Work item |
Copy, from the material below, each line that contains the word "every".
● ● ● ● ●
`src/rtl/odo_pkg.sv`:
```
// Shared definitions for the odometer accumulator: FSM encoding, record width,
// saturation ceiling and the saturating add used by both accumulators.
package odo_pkg;

  localparam int REC_W = 27;

  // Eight decimal digits on the mileage display.
  localparam logic [REC_W-1:0] MAX_REC = 27'd99_999_999;

  typedef enum logic [1:0] {
    ST_OFF  = 2'd0,
    ST_IDLE = 2'd1,
    ST_RUN  = 2'd2
  } odo_state_e;

  // Add a 2-bit distance step to an accumulator, clamping at lim.
  // The sum is one bit wider so the carry out of bit REC_W-1 is never lost.
  function automatic logic [REC_W-1:0] sat_add(input logic [REC_W-1:0] acc,
                                               input logic [1:0]       step,
                                               input logic [REC_W-1:0] lim);
    logic [REC_W:0] sum;
    sum = {1'b0, acc} + {{(REC_W-1){1'b0}}, step};
    return (sum > {1'b0, lim}) ? lim : sum[REC_W-1:0];
  endfunction

endpackage

```
`src/rtl/odo_tick_div.sv`:
```
// Distance pacing divider: counts 0..DIV-1 while run is high and flags the
// terminal count. Any cycle with run low restarts the count from 0.
module odo_tick_div #(
  parameter int DIV = 4
) (
  input  logic clk_bps,
  input  logic rst_n,
  input  logic run,
  output logic tick
);

  localparam logic [7:0] TERM = 8'(DIV - 1);

  logic [7:0] div_cnt;

  // Free-running modulo-DIV count, held at 0 outside RUN.
  // NOTE: sequential state uses non-blocking assignments so every register
  // samples pre-edge values, independent of block ordering.
  always_ff @(posedge clk_bps) begin
    if (!rst_n) begin
      div_cnt <= 8'd0;
    end else if (!run || div_cnt == TERM) begin
      div_cnt <= 8'd0;
    end else begin
      div_cnt <= div_cnt + 8'd1;
    end
  end

  assign tick = run && (div_cnt == TERM);

endmodule

```
`src/rtl/odometer_accum.sv`:
```
// Mileage accumulator: power/drive FSM, divider-paced saturating record and
// trip counters, new-value strobe and sticky saturation flag.
module odometer_accum
  import odo_pkg::REC_W;
  import odo_pkg::odo_state_e;
  import odo_pkg::ST_OFF;
  import odo_pkg::ST_IDLE;
  import odo_pkg::ST_RUN;
  import odo_pkg::sat_add;
#(
  parameter int               DIV     = 4,
  parameter logic [REC_W-1:0] MAX_REC = odo_pkg::MAX_REC
) (
  input  logic             clk_bps,
  input  logic             rst_n,
  input  logic             power_now,
  input  logic             drive_en,
  input  logic [1:0]       speed,
  input  logic             trip_clr,
  output logic [REC_W-1:0] record,
  output logic [REC_W-1:0] trip,
  output logic             rec_valid,
  output logic             sat,
  output logic [1:0]       state
);

  odo_state_e       state_q;
  logic             tick;
  logic             inc;
  logic             rec_upd;
  logic [REC_W-1:0] rec_sum;
  logic [REC_W-1:0] trip_sum;
  logic [REC_W-1:0] record_nxt;
  logic [REC_W-1:0] trip_nxt;

  odo_tick_div #(
    .DIV (DIV)
  ) u_tick_div (
    .clk_bps (clk_bps),
    .rst_n   (rst_n),
    .run     (state_q == ST_RUN),
    .tick    (tick)
  );

  // Increment decision and next accumulator values from current inputs.
  // NOTE: every variable gets a default at the top so no path infers a latch.
  always_comb begin
    inc        = 1'b0;
    rec_upd    = 1'b0;
    rec_sum    = sat_add(record, speed, MAX_REC);
    trip_sum   = sat_add(trip, speed, MAX_REC);
    record_nxt = record;
    trip_nxt   = trip;

    // Gate on live inputs so a drop on the terminal count suppresses the step.
    inc     = tick && (speed != 2'd0) && drive_en && power_now;
    // A record already at the ceiling cannot change, so no update and no strobe.
    rec_upd = inc && (record != MAX_REC);

    if (rec_upd) record_nxt = rec_sum;

    // Trip clear wins over a coincident increment; record is unaffected.
    if (trip_clr)  trip_nxt = '0;
    else if (inc)  trip_nxt = trip_sum;
  end

  // FSM, accumulators, strobe and sticky flag; power loss keeps mileage.
  always_ff @(posedge clk_bps) begin
    if (!rst_n) begin
      state_q   <= ST_OFF;
      record    <= '0;
      trip      <= '0;
      rec_valid <= 1'b0;
      sat       <= 1'b0;
    end else begin
      if (!power_now) begin
        state_q <= ST_OFF;
      end else begin
        case (state_q)
          ST_OFF:  state_q <= ST_IDLE;
          ST_IDLE: if (drive_en)  state_q <= ST_RUN;
          ST_RUN:  if (!drive_en) state_q <= ST_IDLE;
          default: state_q <= ST_OFF;
        endcase
      end
      record    <= record_nxt;
      trip      <= trip_nxt;
      rec_valid <= rec_upd;
      sat       <= sat || (inc && (rec_sum == MAX_REC));
    end
  end

  assign state = state_q;

endmodule

```
### config.mk
export PLATFORM = sky130hd
export DESIGN_NAME = keypad_entry
export DESIGN_NICKNAME = d
export VERILOG_FILES = /design/src/rtl/keypad_entry.sv
export SDC_FILE = /design/constraint.sdc
export NUM_CORES = 1
export LEC_CHECK = 0
export CORE_AREA = 4 4 64 66
export DETAILED_ROUTE_END_ITERATION = 10
export DIE_AREA = 0 0 68 70
export DONT_BUFFER_PORTS = 1
export PLACE_DENSITY = 0.85
export SLEW_MARGIN = 20
export SYNTH_ARGS = -nofsm -noshare
export SYNTH_HDL_FRONTEND = slang
export SYNTH_SLANG_ARGS = --single-unit
### constraint.sdc
create_clock -name clk -period 3.84 [get_ports clk]
set_input_delay 0.576 -clock clk [delete_from_list [all_inputs] [get_ports clk]]
set_output_delay 0.576 -clock clk [all_outputs]
set_load 0.1 [all_outputs]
● ● ● ● ●
Output for this exercise |
  // NOTE: sequential state uses non-blocking assignments so every register
  // NOTE: every variable gets a default at the top so no path infers a latch.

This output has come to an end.